• What needs to be done: A line below contains "grt_max_degree: 63", and a later one contains "p_leak_uw: 0.00509". Repeat both, with every line between them, exactly.

(Collected data)
= = =
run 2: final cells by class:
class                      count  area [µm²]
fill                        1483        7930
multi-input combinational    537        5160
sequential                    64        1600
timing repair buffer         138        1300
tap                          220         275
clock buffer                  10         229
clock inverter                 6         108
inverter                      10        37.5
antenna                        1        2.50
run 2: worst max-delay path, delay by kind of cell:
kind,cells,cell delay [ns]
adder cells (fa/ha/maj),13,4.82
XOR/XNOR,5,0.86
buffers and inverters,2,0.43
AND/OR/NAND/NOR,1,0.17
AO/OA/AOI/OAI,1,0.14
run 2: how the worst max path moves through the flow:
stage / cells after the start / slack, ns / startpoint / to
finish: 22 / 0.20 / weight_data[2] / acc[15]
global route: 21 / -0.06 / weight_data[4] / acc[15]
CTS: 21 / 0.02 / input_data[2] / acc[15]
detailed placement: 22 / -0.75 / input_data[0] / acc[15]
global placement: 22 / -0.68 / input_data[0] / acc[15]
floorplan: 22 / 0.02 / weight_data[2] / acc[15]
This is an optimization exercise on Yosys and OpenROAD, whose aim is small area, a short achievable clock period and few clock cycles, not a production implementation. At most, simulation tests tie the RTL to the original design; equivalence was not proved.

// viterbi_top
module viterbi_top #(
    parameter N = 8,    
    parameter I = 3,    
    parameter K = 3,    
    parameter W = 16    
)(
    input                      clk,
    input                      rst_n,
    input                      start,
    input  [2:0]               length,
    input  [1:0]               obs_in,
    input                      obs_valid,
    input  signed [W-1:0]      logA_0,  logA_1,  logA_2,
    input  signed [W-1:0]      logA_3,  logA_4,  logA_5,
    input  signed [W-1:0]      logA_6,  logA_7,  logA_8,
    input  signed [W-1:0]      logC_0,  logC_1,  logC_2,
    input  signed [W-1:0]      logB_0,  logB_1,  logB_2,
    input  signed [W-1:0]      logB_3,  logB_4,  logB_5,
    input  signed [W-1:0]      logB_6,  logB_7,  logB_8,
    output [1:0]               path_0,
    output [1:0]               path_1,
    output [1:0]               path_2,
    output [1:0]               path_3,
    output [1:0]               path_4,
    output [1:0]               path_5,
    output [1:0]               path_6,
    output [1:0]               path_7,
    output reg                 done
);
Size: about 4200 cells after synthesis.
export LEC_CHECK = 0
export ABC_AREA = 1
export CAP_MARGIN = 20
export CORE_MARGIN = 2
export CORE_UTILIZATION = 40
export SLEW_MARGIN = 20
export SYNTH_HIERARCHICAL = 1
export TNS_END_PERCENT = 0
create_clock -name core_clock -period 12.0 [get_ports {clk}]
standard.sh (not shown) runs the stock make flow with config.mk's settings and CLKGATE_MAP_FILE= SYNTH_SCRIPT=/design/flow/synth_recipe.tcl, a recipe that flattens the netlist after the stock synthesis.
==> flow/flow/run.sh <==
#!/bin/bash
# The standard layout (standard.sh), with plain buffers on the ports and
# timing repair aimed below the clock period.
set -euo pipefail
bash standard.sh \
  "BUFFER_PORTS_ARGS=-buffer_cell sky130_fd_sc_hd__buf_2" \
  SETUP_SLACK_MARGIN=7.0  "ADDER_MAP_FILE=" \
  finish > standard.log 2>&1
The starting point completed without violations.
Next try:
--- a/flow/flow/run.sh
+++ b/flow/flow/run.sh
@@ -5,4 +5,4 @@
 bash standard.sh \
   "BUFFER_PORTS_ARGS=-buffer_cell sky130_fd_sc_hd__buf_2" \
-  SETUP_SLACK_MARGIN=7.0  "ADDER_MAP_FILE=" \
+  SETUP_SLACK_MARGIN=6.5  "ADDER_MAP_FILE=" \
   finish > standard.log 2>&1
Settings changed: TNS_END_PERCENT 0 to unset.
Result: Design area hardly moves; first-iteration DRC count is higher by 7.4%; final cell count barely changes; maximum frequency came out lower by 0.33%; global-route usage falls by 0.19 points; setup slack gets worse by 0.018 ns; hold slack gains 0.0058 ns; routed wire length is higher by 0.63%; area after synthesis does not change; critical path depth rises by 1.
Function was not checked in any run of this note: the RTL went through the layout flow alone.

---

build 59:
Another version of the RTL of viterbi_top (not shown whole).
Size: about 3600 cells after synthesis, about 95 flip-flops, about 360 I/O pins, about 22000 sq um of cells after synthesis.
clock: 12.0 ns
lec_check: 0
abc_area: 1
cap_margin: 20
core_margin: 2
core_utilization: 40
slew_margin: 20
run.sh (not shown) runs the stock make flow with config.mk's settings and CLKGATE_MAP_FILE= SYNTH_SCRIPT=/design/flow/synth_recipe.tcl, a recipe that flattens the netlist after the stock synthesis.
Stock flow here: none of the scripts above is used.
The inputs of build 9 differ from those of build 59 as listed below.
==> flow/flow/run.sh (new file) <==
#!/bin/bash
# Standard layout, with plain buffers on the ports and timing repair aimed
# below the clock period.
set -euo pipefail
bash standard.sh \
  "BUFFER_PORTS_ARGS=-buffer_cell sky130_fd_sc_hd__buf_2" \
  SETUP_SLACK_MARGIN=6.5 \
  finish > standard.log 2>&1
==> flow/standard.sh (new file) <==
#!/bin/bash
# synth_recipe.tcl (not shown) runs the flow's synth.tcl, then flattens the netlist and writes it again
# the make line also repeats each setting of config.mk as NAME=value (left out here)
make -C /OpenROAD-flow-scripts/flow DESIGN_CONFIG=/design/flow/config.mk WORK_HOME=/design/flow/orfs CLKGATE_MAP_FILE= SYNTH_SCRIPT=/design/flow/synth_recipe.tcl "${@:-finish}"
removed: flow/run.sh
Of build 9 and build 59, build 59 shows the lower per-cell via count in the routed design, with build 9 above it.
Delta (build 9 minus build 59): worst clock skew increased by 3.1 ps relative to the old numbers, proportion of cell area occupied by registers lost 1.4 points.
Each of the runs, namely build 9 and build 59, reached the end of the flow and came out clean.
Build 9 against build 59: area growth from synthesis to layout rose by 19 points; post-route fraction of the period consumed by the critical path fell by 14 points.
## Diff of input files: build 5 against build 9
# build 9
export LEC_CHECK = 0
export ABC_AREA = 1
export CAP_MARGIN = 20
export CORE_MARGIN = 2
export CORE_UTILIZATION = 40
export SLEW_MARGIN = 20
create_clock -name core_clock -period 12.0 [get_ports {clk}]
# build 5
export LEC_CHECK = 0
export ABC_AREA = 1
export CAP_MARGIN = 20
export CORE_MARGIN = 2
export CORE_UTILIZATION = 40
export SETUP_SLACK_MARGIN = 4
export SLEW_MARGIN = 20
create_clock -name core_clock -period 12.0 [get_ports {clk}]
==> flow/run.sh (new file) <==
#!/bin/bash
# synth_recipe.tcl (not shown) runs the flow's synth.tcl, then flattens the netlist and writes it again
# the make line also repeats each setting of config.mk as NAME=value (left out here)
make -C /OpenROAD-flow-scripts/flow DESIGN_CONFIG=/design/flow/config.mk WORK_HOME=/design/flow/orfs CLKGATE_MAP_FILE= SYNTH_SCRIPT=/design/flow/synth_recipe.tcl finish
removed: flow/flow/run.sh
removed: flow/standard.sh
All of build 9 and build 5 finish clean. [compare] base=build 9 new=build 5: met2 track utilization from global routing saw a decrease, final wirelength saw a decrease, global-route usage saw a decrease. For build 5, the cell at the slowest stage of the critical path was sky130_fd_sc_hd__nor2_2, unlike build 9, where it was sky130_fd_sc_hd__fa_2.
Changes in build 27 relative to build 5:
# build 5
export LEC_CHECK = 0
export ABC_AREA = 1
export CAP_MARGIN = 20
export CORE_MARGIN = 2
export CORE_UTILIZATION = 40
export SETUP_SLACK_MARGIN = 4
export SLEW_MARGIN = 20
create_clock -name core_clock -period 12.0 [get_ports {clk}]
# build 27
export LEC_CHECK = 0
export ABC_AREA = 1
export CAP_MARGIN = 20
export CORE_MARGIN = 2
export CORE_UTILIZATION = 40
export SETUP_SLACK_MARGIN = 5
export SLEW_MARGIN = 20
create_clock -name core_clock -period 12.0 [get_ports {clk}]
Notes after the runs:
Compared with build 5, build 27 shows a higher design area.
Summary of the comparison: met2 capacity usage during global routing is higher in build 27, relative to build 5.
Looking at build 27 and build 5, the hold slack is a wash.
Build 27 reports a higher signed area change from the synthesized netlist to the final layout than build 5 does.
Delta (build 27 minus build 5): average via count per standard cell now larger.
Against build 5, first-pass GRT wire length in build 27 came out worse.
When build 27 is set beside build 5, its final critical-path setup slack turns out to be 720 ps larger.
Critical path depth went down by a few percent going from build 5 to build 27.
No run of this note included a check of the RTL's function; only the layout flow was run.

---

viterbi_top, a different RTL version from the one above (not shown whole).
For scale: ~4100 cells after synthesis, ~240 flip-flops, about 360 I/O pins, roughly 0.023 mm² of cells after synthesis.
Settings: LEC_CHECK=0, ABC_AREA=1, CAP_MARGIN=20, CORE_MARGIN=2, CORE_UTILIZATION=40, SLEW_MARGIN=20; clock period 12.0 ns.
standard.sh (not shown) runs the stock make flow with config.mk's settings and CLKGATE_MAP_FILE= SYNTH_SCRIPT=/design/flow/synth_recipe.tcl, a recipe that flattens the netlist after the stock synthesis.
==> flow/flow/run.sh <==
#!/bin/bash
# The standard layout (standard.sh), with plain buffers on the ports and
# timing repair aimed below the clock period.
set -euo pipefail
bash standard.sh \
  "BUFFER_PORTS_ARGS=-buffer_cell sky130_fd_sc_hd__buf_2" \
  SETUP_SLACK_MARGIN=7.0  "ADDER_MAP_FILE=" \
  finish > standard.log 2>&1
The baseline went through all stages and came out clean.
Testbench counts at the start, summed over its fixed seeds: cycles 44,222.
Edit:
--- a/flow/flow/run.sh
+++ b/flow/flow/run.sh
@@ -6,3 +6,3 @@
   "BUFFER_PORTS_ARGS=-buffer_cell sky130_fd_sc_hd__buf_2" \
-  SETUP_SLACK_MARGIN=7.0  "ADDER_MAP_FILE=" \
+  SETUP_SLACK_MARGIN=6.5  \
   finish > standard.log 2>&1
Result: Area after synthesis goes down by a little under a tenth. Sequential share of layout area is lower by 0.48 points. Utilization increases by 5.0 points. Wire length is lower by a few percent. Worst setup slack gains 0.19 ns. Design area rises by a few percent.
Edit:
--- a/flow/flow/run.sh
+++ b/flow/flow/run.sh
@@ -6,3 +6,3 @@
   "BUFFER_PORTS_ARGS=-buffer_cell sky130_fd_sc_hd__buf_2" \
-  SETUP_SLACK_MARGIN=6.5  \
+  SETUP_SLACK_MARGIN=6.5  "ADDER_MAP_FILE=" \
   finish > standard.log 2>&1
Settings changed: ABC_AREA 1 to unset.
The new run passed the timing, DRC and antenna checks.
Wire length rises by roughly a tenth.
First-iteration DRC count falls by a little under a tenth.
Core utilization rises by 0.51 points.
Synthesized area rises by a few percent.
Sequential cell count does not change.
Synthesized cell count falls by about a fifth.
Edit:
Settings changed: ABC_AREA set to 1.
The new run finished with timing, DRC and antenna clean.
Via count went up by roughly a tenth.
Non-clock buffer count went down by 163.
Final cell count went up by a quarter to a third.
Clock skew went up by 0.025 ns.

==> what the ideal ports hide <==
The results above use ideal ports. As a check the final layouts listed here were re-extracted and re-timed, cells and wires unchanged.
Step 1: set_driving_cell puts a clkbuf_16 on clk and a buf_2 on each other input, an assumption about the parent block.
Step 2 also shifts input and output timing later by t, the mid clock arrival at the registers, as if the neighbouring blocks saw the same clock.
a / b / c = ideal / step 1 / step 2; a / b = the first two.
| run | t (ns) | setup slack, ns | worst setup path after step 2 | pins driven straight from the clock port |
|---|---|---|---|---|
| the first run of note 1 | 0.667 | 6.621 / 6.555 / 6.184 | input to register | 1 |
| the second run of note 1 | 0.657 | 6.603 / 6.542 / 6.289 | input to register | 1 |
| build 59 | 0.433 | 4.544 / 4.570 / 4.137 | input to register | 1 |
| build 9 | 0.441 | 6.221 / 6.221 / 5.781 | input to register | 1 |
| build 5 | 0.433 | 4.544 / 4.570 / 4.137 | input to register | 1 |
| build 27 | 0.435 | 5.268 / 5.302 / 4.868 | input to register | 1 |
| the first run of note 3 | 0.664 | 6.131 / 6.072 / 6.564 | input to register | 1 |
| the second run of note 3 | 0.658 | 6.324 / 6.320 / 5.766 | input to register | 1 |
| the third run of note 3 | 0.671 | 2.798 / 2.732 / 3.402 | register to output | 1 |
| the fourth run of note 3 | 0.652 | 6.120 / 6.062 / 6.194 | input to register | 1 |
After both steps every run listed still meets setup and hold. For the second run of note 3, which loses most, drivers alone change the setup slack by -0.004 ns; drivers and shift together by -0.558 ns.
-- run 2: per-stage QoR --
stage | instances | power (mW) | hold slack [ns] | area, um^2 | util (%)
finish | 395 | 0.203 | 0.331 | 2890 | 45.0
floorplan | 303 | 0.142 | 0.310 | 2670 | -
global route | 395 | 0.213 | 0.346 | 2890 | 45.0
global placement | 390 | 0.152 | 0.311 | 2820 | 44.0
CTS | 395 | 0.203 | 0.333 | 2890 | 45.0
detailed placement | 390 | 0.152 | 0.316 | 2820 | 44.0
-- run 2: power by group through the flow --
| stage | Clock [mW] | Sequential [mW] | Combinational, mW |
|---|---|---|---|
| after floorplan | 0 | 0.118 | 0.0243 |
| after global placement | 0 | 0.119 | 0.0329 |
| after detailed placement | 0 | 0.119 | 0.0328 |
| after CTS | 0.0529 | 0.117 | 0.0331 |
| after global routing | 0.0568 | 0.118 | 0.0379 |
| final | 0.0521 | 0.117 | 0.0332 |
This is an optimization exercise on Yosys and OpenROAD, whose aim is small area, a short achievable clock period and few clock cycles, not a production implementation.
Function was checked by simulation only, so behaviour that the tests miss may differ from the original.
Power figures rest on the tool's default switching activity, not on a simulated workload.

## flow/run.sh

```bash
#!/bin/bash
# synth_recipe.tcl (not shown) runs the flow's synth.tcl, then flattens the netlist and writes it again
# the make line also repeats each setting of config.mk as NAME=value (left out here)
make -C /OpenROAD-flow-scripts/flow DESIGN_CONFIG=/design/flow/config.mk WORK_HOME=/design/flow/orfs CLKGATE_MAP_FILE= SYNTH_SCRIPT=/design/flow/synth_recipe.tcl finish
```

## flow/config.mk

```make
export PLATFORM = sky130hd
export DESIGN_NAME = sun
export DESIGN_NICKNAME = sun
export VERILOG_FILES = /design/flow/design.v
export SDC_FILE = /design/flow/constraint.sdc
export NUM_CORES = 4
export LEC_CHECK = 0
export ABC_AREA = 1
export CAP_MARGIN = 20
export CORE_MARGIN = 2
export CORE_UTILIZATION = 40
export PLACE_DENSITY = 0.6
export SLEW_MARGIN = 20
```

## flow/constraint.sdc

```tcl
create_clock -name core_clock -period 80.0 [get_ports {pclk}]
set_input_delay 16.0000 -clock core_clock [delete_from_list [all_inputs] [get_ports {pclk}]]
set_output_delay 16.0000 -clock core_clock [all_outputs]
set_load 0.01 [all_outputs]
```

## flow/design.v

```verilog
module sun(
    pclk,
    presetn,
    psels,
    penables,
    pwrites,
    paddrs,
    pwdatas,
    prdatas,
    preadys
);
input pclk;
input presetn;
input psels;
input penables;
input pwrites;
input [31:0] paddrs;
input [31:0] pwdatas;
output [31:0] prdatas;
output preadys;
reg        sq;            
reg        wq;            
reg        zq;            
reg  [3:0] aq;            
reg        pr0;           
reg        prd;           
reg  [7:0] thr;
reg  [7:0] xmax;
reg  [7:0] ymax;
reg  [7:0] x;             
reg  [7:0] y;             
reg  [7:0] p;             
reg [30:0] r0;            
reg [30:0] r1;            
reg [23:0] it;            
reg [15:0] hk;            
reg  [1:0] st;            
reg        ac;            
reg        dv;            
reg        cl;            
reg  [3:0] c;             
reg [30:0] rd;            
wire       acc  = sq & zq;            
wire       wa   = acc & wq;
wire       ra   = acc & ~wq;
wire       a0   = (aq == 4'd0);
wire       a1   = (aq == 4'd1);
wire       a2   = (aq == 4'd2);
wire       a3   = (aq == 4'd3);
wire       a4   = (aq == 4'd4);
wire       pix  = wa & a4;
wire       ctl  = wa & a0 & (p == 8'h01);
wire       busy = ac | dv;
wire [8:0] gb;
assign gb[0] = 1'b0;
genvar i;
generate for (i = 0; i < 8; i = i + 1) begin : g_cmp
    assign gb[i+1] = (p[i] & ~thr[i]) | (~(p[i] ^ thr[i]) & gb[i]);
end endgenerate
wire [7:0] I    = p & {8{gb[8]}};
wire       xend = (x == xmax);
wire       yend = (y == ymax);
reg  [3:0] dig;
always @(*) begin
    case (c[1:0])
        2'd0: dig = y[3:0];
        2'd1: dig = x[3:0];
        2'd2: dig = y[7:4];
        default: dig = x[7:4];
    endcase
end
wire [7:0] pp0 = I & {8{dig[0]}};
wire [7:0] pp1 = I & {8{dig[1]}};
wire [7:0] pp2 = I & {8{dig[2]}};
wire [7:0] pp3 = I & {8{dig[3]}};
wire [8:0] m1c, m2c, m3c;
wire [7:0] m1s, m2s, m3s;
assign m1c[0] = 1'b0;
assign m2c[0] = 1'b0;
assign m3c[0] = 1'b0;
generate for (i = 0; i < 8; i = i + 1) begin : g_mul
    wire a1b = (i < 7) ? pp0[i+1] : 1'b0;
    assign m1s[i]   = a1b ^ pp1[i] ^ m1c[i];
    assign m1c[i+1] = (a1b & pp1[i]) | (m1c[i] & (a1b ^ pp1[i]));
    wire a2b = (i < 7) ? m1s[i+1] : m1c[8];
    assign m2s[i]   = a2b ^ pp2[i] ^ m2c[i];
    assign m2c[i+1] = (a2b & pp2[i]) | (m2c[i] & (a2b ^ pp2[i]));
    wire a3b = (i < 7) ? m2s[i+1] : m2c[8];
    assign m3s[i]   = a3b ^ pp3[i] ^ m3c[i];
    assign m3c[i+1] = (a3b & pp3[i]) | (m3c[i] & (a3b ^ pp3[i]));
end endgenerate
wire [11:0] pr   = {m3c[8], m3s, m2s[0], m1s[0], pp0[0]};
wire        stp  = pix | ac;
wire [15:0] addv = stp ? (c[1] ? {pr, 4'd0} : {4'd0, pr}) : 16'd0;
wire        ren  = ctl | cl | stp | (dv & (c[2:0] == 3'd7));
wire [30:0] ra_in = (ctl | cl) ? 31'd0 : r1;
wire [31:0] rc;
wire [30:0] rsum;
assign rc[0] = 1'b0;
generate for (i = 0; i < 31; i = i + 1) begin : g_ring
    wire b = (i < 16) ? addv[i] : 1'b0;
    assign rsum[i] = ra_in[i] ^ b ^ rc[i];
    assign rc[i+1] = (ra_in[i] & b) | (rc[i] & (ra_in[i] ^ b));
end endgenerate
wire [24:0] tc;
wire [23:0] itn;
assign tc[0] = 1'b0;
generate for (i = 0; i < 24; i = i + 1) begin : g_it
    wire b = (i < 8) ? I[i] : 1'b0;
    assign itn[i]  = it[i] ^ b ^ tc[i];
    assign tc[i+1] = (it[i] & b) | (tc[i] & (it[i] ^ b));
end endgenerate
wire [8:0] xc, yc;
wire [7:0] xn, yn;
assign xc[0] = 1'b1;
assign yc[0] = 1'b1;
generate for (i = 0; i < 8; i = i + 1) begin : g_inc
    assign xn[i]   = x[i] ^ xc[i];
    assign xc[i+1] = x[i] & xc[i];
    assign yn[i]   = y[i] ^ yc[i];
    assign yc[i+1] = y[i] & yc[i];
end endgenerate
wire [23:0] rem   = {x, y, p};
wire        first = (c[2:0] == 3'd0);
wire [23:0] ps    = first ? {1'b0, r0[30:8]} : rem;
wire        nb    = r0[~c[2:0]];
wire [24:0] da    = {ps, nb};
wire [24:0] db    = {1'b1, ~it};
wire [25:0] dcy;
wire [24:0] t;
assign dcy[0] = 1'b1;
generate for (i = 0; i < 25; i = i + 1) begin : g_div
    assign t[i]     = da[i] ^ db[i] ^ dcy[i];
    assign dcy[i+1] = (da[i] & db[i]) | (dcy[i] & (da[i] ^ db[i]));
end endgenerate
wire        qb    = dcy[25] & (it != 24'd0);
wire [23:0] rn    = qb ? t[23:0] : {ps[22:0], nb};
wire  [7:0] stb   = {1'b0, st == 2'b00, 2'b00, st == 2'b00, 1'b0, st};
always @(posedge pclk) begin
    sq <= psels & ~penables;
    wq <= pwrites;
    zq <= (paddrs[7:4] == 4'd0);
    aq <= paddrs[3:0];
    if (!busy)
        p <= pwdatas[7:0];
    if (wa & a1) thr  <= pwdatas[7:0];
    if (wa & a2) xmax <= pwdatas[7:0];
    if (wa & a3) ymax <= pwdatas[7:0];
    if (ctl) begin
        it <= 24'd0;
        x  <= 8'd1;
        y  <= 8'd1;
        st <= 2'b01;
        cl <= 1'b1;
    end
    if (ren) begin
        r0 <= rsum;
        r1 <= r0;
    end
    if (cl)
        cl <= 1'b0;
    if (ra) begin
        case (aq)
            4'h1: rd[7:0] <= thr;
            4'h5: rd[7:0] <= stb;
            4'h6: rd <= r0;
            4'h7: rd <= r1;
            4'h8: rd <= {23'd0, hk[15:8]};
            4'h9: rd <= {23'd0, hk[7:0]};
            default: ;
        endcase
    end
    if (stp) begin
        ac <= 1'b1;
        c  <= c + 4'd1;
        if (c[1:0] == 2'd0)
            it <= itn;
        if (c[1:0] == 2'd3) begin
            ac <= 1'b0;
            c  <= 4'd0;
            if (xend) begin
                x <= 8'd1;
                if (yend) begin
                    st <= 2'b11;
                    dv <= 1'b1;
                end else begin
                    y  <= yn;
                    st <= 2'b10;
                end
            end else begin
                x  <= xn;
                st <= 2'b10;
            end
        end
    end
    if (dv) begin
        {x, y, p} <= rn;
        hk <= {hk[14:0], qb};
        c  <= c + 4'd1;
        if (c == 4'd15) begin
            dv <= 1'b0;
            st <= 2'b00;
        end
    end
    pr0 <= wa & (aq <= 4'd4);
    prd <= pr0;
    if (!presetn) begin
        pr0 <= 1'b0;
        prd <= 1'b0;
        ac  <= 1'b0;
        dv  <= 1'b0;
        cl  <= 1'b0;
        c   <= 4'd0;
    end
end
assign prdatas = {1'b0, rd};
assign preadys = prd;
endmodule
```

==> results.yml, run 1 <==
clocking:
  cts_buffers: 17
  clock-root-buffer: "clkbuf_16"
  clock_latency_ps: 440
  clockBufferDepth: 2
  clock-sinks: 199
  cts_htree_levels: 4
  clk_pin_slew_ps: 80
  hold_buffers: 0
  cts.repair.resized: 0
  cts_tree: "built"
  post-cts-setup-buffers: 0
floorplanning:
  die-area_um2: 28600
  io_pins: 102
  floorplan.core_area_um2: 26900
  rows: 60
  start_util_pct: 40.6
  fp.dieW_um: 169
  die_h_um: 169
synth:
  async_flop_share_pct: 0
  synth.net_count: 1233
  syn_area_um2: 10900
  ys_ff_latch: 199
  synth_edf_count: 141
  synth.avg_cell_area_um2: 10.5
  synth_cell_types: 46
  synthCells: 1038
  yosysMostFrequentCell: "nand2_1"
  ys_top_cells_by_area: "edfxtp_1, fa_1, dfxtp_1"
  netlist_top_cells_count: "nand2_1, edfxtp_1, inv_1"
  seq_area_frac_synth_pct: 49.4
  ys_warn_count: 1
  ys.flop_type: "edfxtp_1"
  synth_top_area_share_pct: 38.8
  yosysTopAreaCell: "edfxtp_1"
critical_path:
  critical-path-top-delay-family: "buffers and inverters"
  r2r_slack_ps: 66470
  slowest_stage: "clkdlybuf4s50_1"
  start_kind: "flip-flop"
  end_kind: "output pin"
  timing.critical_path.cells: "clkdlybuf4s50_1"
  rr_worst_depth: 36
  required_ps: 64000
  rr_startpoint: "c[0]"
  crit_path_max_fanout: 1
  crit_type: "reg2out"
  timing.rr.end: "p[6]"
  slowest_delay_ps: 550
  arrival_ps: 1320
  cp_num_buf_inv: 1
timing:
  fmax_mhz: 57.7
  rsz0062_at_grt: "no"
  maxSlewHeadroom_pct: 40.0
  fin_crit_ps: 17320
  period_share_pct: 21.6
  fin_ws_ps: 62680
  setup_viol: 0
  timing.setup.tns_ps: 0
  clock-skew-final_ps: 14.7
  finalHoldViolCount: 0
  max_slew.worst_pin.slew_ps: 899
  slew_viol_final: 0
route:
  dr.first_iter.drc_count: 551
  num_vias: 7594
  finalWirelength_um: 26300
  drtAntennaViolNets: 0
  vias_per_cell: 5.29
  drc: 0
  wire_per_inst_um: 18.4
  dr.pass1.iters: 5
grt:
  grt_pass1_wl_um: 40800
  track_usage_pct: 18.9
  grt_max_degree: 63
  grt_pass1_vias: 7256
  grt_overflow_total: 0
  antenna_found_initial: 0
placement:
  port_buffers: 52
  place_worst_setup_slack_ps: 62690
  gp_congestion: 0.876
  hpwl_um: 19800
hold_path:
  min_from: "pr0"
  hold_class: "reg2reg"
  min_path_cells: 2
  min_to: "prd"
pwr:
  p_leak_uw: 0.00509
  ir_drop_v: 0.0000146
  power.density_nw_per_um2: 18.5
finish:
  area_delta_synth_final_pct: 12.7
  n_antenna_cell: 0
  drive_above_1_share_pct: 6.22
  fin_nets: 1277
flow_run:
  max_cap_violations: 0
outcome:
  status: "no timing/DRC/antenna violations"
= = =
• Your response:
  grt_max_degree: 63
  grt_pass1_vias: 7256
  grt_overflow_total: 0
  antenna_found_initial: 0
placement:
  port_buffers: 52
  place_worst_setup_slack_ps: 62690
  gp_congestion: 0.876
  hpwl_um: 19800
hold_path:
  min_from: "pr0"
  hold_class: "reg2reg"
  min_path_cells: 2
  min_to: "prd"
pwr:
  p_leak_uw: 0.00509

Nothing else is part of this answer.